Founded in 1999 by Eduardo Vilaro, Luna Negra blends ballet and modern with Latin and Afro-Caribbean dance forms, and showcases the work of contemporary Latino choreographers. The first piece, called Sonetos de amor (Love Sonnets), presented several brief duets for a man and woman. There was very little distinction from one sonnet to the next, and the piece lacked a sense of flow. Based in ballet technique, with the occasional Latin or jazzy flare, the choreography as well as the music were uninspiring, but the audience seemed to enjoy the dancers’ high extensions and lifts.
Azucar Cruda (Sugar in the Raw) was the most thought-provoking piece on the program.
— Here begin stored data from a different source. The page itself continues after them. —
`config.mk`:
```
export PLATFORM = sky130hd
export DESIGN_NAME = pwm_multi
export DESIGN_NICKNAME = d
export VERILOG_FILES = /design/src/rtl/pwm_multi.sv
export SDC_FILE = /design/constraint.sdc
export NUM_CORES = 1
export LEC_CHECK = 0
export ABC_CLOCK_PERIOD_IN_PS = 5500
export BUFFER_PORTS_ARGS = -buffer_cell sky130_fd_sc_hd__buf_2
export CAP_MARGIN = 20
export CORE_MARGIN = 3
export CORE_UTILIZATION = 40
export CTS_CLUSTER_SIZE = 24
export DETAILED_ROUTE_END_ITERATION = 8
export GPL_TIMING_DRIVEN = 0
export PLACE_DENSITY = 0.65
export SETUP_SLACK_MARGIN = 0.2
export SLEW_MARGIN = 20
export SYNTH_ARGS = -nofsm -noshare
export SYNTH_HDL_FRONTEND = slang
export SYNTH_SLANG_ARGS = --single-unit
```
`constraint.sdc`:
```
create_clock -name clk -period 5.5 [get_ports clk]
set_clock_uncertainty 0.15 [all_clocks]
set_input_delay 1.65 -clock clk [delete_from_list [all_inputs] [get_ports clk]]
set_output_delay 1.65 -clock clk [all_outputs]
set_load 0.01 [all_outputs]
```
`src/rtl/pwm_multi.sv`:
```
// pwm_multi: multi-channel PWM with shared prescaled period counter, double-buffered duties
// and a communication watchdog that forces all outputs off when duty writes stop.
module pwm_multi #(
  parameter int NUM_CH       = 4,
  parameter int CNT_W        = 7,
  parameter int PRESCALE_W   = 8,
  parameter int WDOG_PERIODS = 16,
  localparam int CH_W        = (NUM_CH > 1) ? $clog2(NUM_CH) : 1,
  localparam int WD_W        = $clog2(WDOG_PERIODS + 1)
) (
  input  logic                  clk,
  input  logic                  reset,
  input  logic                  enable,
  input  logic [PRESCALE_W-1:0] prescale,
  input  logic                  wr_valid,
  input  logic [CH_W-1:0]       wr_ch,
  input  logic [CNT_W-1:0]      wr_duty,
  output logic [NUM_CH-1:0]     pwm_out,
  output logic                  period_start,
  output logic                  failsafe
);
  logic [PRESCALE_W-1:0] ps_q, ps_d, ps_act_q, ps_act_d;
  logic [CNT_W-1:0]      cnt_q, cnt_d;
  logic [CNT_W-1:0]      pending_q [NUM_CH];
  logic [CNT_W-1:0]      pending_d [NUM_CH];
  logic [CNT_W-1:0]      active_q [NUM_CH];
  logic [CNT_W-1:0]      active_d [NUM_CH];
  logic [WD_W-1:0]       wd_q, wd_d;
  logic [NUM_CH-1:0]     pwm_q, pwm_d;
  logic                  start_q, start_d, failsafe_q, failsafe_d, en_q, en_d;
  logic                  tick, bnd, wr_hit, expire;
  // The output is computed from next-state cnt/active so that period_start and the
  // first pwm_out cycle of the new period line up.
  always_comb begin
    tick       = enable && (ps_q == ps_act_q);
    bnd        = enable && (!en_q || (tick && (&cnt_q)));
    wr_hit     = wr_valid && (32'(wr_ch) < NUM_CH);
    expire     = bnd && !wr_hit && (wd_q == WD_W'(WDOG_PERIODS - 1));
    ps_d       = (!enable || bnd || tick) ? '0 : ps_q + 1'b1;
    cnt_d      = (!enable || bnd) ? '0 : cnt_q + CNT_W'(tick);
    ps_act_d   = bnd ? prescale : ps_act_q;
    wd_d       = wr_hit ? '0 : (bnd && wd_q != WD_W'(WDOG_PERIODS)) ? wd_q + 1'b1 : wd_q;
    failsafe_d = wr_hit ? 1'b0 : (failsafe_q || expire);
    start_d    = bnd;
    en_d       = enable;
    for (int c = 0; c < NUM_CH; c++) begin
      pending_d[c] = (wr_hit && wr_ch == CH_W'(c)) ? wr_duty : expire ? '0 : pending_q[c];
      active_d[c]  = !bnd ? active_q[c] : (wr_hit && wr_ch == CH_W'(c)) ? wr_duty : pending_q[c];
      pwm_d[c]     = enable && !failsafe_q && (cnt_d < active_d[c]);
    end
  end
  always_ff @(posedge clk) begin
    if (reset) begin
      ps_q       <= '0;
      ps_act_q   <= '0;
      cnt_q      <= '0;
      pending_q  <= '{default: '0};
      active_q   <= '{default: '0};
      wd_q       <= '0;
      pwm_q      <= '0;
      start_q    <= 1'b0;
      failsafe_q <= 1'b0;
      en_q       <= 1'b0;
    end else begin
      ps_q       <= ps_d;
      ps_act_q   <= ps_act_d;
      cnt_q      <= cnt_d;
      pending_q  <= pending_d;
      active_q   <= active_d;
      wd_q       <= wd_d;
      pwm_q      <= pwm_d;
      start_q    <= start_d;
      failsafe_q <= failsafe_d;
      en_q       <= en_d;
    end
  end
  assign pwm_out      = pwm_q;
  assign period_start = start_q;
  assign failsafe     = failsafe_q;
endmodule

```
# After elaboration in Yosys (flattened, before gate mapping)
# Cells that the tools add are included.
# word_totals
ff_bits	91
wordCells	74
# op_classes
muxes	14
eq_ne	6
add_sub_neg	3
magnitude_cmp	4
n_reduce_logical	31
# op_table
operator	count
7-bit 2-to-1 mux	14
7-bit < comparator	4
1-bit logical AND	15
8-bit by 1-bit adder with 8-bit output (second input constant)	1
8-bit == test	1
2-bit nonzero test	4
7-bit by 1-bit adder with 7-bit output	1
7-bit AND reduction	1
5-bit by 1-bit adder with 5-bit output (second input constant)	1
5-bit by 4-bit == test with 1-bit output (second input constant)	1
5-bit inequality test (second input constant)	1
2-bit == test (second input constant)	2
1-bit zero test	4
1-bit logical OR	4
2-bit OR reduction	2
2-bit by 1-bit == test with 1-bit output (second input constant)	1
2-bit zero test	1

# Logic depth before layout (Yosys ltp)
# depth
ltp_word	9
ltp_mapped	14
mapped_depth_nobuf	14

# Least setup slack after synthesis
# No wires, ideal clock.
# synth_path
kind	input -> register
start	input enable
end	register pwm_q[3] (netlist: pwm_out[3])
t_arrival_ns	4.238
stages	13
setup_slack_ns	1.033
cell_sequence	and4_1 > and3_1 > ha_1 > ha_1 > nand2_1 > xor2_1 > nor2_1 > ha_1 > a21o_1 > a21o_1 > a2111oi_0 > o21ai_0 > o211ai_1
# synth_between
elab_chain_cells	8
word_cells_on_any_way	12
# synth_lines
item	line_no	rtl
start, declared	13	input logic enable,
parallel branches: the longest is 5 deep, another holds 7-bit by 1-bit adder with 7-bit output	-	
7-bit 2-to-1 mux (*)	40	cnt_d = (!enable || bnd) ? '0 : cnt_q + CNT_W'(tick);
via cnt_d[4]	23	logic [CNT_W-1:0] cnt_q, cnt_d;
7-bit < comparator (*)	49	pwm_d[c] = enable && !failsafe_q && (cnt_d < active_d[c]);
1-bit logical AND (*)	49	
end signal, assigned	71	pwm_q <= pwm_d;
end, declared	29	logic [NUM_CH-1:0] pwm_q, pwm_d;
# Mark *: on every way through the listed nets, which the timed path passes.
# A chain may end at the register's enable or synchronous reset.

# Worst setup path after layout
# layout_path
start	input enable
end	register pwm_q[3] (netlist: pwm_out[3])
# layout_between
elab_chain_cells	8
word_cells_on_any_way	12
# layout_lines
item	line_no
parallel branches: the longest is 7 deep, another holds 7-bit by 1-bit adder with 7-bit output	-
1-bit logical AND (*)	49
# Mark *: on every way between the ends.

==> impl_metrics.toml <==
[place]
gp_congestion = 0.815
portBuffers = 24
place_hpwl_mm = 8.35

[synth]
synth_seq_cells = 91
synthFlopType = "dfxtp_1"
syn-num-nets = 570
ys_types = 45
synth-seq-area-share = 0.395
synth-warning-count = 0
syn_area_um2 = 4610
synthCells = 519
ys_async_sr_fraction = 0
synth_edf_count = 0
syn_avg_cell_area_um2 = 8.89

[grt]
grt_pass1_vias = 3701
grt_first_pass_wirelength_mm = 18.1
grt_max_degree = 16
grt.total_usage = 0.177
grt_overflow = 0
grt_antenna_before_repair = 0

[clocking]
cts_made_buffers = 9
path_clk_slew_ns = 0.07
cts_tree = "built"
cts_hold_buf = 0
cts_buffer_depth = 2
cts.sinks = 91
insertion_delay_ns = 0.34
cts_resized = 0
htreeDepth = 3
cts_setup_buffers = 0
cts-root-buf = "clkbuf_16"

[final_layout]
finalNetCount = 605
diodes = 0
final_cell_mix = "91 x dfxtp_1, 53 x nor3_1, 30 x ha_1, 29 x nor2_1, 29 x buf_2"
fillerInstances = 1077
area_growth_pct = 12.7
final_common_cell = "dfxtp_1"
layout-drive-gt1-share = 0.165

[worst_setup_path]
crit_fanout = 10
start_kind = "primary input"
end_kind = "register"
rrSetupSlack_ns = 1.55
ff2ff_path_depth = 14
worstPathArrival_ns = 5.05
regToRegEndpoint = "pwm_out[3]"
reg2reg_from = "ps_q[3]"
critPathRequiredTime_ns = 5.61
critPathKind = "in -> reg"

[detailed_routing]
ant_nets = 0
wl_per_cell_um = 15.8
vias = 3837
routed_wl_mm = 11.1
drtIter0Drc = 299
viasPerCell = 5.49
drt-pass1-iter-count = 4
drc = 0

[sta]
fin_crit_sh = 0.898
fmax_ghz = 0.203
finalCriticalPeriod_ns = 4.94
setup_violations = 0
slew_viol_final = 0
grt_setup_unrepaired = "no"
worstMarginPinSlew_ns = 0.771
slew_headroom = 0.473
finalSetupTns_ns = 0
holdWs_ns = 0.322
hold_viol_final = 0

[hold_path]
min_from = "active_q[0]"
min_to = "active_q[0]"
hold_class = "reg -> reg"
min_path_cells = 2

[pwr]
switching_share = 0.257
power.leakage_nw = 2.12
p_total_mw = 1.47
powerDensity_nw_per_um2 = 282
p_int_mw = 1.09
power_switching_uw = 376
share_seq_of_total_power = 0.475
p_clk_frac = 0.408
share_comb_of_total_power = 0.117
vdd_drop_max_v = 0.000230

[die]
dieWidth_um = 113
ios = 27
start_util = 0.417
die_h_um = 113
num_rows = 38
die_area_um2 = 12900
fp.coreArea_um2 = 11100

[status]
run_status = "complete, no violations"

[run]
cap_violations = 0
[power by group through the flow]
stage | Clock (mW) | Combinational, mW | Sequential [mW]
final | 0.598 | 0.172 | 0.696
after floorplan | 0 | 0.122 | 0.710
after CTS | 0.606 | 0.173 | 0.696
after detailed placement | 0 | 0.171 | 0.711
after global placement | 0 | 0.167 | 0.710
after global routing | 0.630 | 0.194 | 0.699
[critical path, stage by stage]
cell and delay, ns:
buf_2 0.17, nor2b_1 0.22, clkbuf_1 0.42, clkbuf_1 0.42, nor3_1 0.12, or2_2 0.32, ha_1 0.31, a21o_1 0.16
a21o_1 0.17, a2111oi_0 0.70, o21ai_0 0.21, o211ai_1 0.16
[metal layers]
metal / track usage / routed length [um] / vias to the layer above
met4: 0.0505 / 194 / 0
li1: - / - / 1935
met5: 0 / 0 / -
met1: 0.230 / 4870 / 1806
met2: 0.300 / 5410 / 80
met3: 0.0329 / 585 / 16
[per-stage QoR]
stage,setup WS [ns],cells,utilization,cell area (um2)
after floorplan,1.03,519,-,4610
after global placement,0.314,683,0.443,4910
after detailed placement,0.273,683,0.443,4910
after CTS,0.599,699,0.469,5200
after global routing,0.267,699,0.469,5200
final,0.562,699,0.469,5200
[cell families (layout without fill, tap and decap cells)]
| family | after synthesis | count (layout) | share of synthesized area |
|---|---|---|---|
| adders and majority gates | 30 | 30 | 0.0813 |
| DFF | 91 | 91 | 0.395 |
| muxes | 31 | 31 | 0.0743 |
| AOI/OAI and AO/OA | 109 | 109 | 0.150 |
| buffers and inverters | 52 | 92 | 0.0477 |
| and+or+nand+nor | 187 | 187 | 0.216 |
| xor gates and xnor gates | 19 | 19 | 0.0361 |
[layout make-up]
cell class	count	area, um2	share of cell area
tap	140	175	0.0337
clock buffer	11	253	0.0486
buffer	29	134	0.0258
multi-input combinational	376	2570	0.495
timing repair buffer	24	120	0.0231
inverter	23	86.3	0.0166
sequential	91	1820	0.350
clock inverter	5	36.3	0.00698
[Yosys cell counts (all sizes together), types with 2 or more instances]
cell type	count	area, um2
o21ai	30	150
xor2	13	114
a31oi	3	18.8
nand2	26	97.6
and3	4	25.0
nor2	29	109
nor2b	2	12.5
a21oi	28	140
mux2i	5	50.1
nand3	27	135
buf	9	58.8
and4	4	35.0
dfxtp	91	1820
o32ai	2	17.5
o211ai	2	15.0
nor3	54	275
xnor2	6	52.6
a21o	22	165
ha	30	375
inv	23	86.3
nor3b	2	20.0
or2	13	81.3
nor4b	2	17.5
mux2	26	293
a211oi	16	133
nand4	3	33.8
clkbuf	20	75.1
nand3b	17	128
[sequential cells by signal, indices dropped and copies added, names as in the netlist]
register / cells
en_q: 1
failsafe: 1
ps_act_q: 8
pending_q: 28
cnt_q: 7
pwm_out: 4
period_start: 1
wd_q: 5
ps_q: 8
active_q: 28
[how the worst max path moves through the flow]
stage	from	depth (start not counted)	slack, ns	to
floorplan	enable	13	1.03	pwm_out[3]
global placement	enable	12	0.31	pwm_out[3]
detailed placement	enable	12	0.27	pwm_out[3]
CTS	enable	12	0.60	pwm_out[3]
global route	enable	14	0.27	pwm_out[3]
finish	enable	12	0.56	pwm_out[3]
Note: power is estimated with default switching activity, not from simulation.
It sought to reveal the “raw beauty” in each of us, according to choreographer Michelle Manzanales. In the program notes, she explains that the piece is “an exploration of who we are in our purest form…It can be coarse, jagged, even unsightly…” Standing under spotlights, each of the dancers conveyed an internal struggle as they extended their limbs and crawled or pushed through space, and then suddenly curled into themselves. Although the dancers moved as an ensemble, the pools of light around each one suggested loneliness and isolation from the others.
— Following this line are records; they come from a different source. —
File: config.mk
export PLATFORM = sky130hd
export DESIGN_NAME = dmem_loader
export DESIGN_NICKNAME = d
export VERILOG_FILES = /design/src/rtl/dmem_loader_pkg.sv /design/src/rtl/dmem_loader_byte_packer.sv /design/src/rtl/dmem_loader.sv
export SDC_FILE = /design/constraint.sdc
export NUM_CORES = 1
export LEC_CHECK = 0
export CORE_MARGIN = 2
export CORE_UTILIZATION = 45
export CTS_CLUSTER_SIZE = 16
export DETAILED_ROUTE_END_ITERATION = 12
export PLACE_DENSITY_LB_ADDON = 0.08
export SLEW_MARGIN = 5
export SYNTH_ARGS = -nofsm -noshare
export SYNTH_HDL_FRONTEND = slang
export SYNTH_SLANG_ARGS = --single-unit
File: constraint.sdc
create_clock -name clk -period 1.9 [get_ports clk]
set_clock_uncertainty 0.05 [all_clocks]
set_input_delay 0.38 -clock clk [delete_from_list [all_inputs] [get_ports clk]]
set_output_delay 0.38 -clock clk [all_outputs]
set_load 0.02 [all_outputs]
The final piece, Quinceañera, explored the quinceañera event in which a 15-year-old girl transitions to womanhood with a big ceremony and celebration. I assumed this would be an entertaining and light-hearted piece, depicting a young girl arguing with her parents, obsessing over her dress and make-up, and running amok with her friends. To the contrary, Quinceañera portrayed a deeply conflicted girl undergoing a painful rite of passage. The partnering sequences seemed more reflective of a grown couple struggling through a marriage than of a fifteen-year-old girl dancing with a boy for the first time. And with grown dancers wearing heavy stage make-up, the dancers were not believable adolescents. The piece was about a woman’s mid-life crisis much more than her “sweet fifteen” celebration. Overall, it was not a memorable or particularly stirring evening of dance.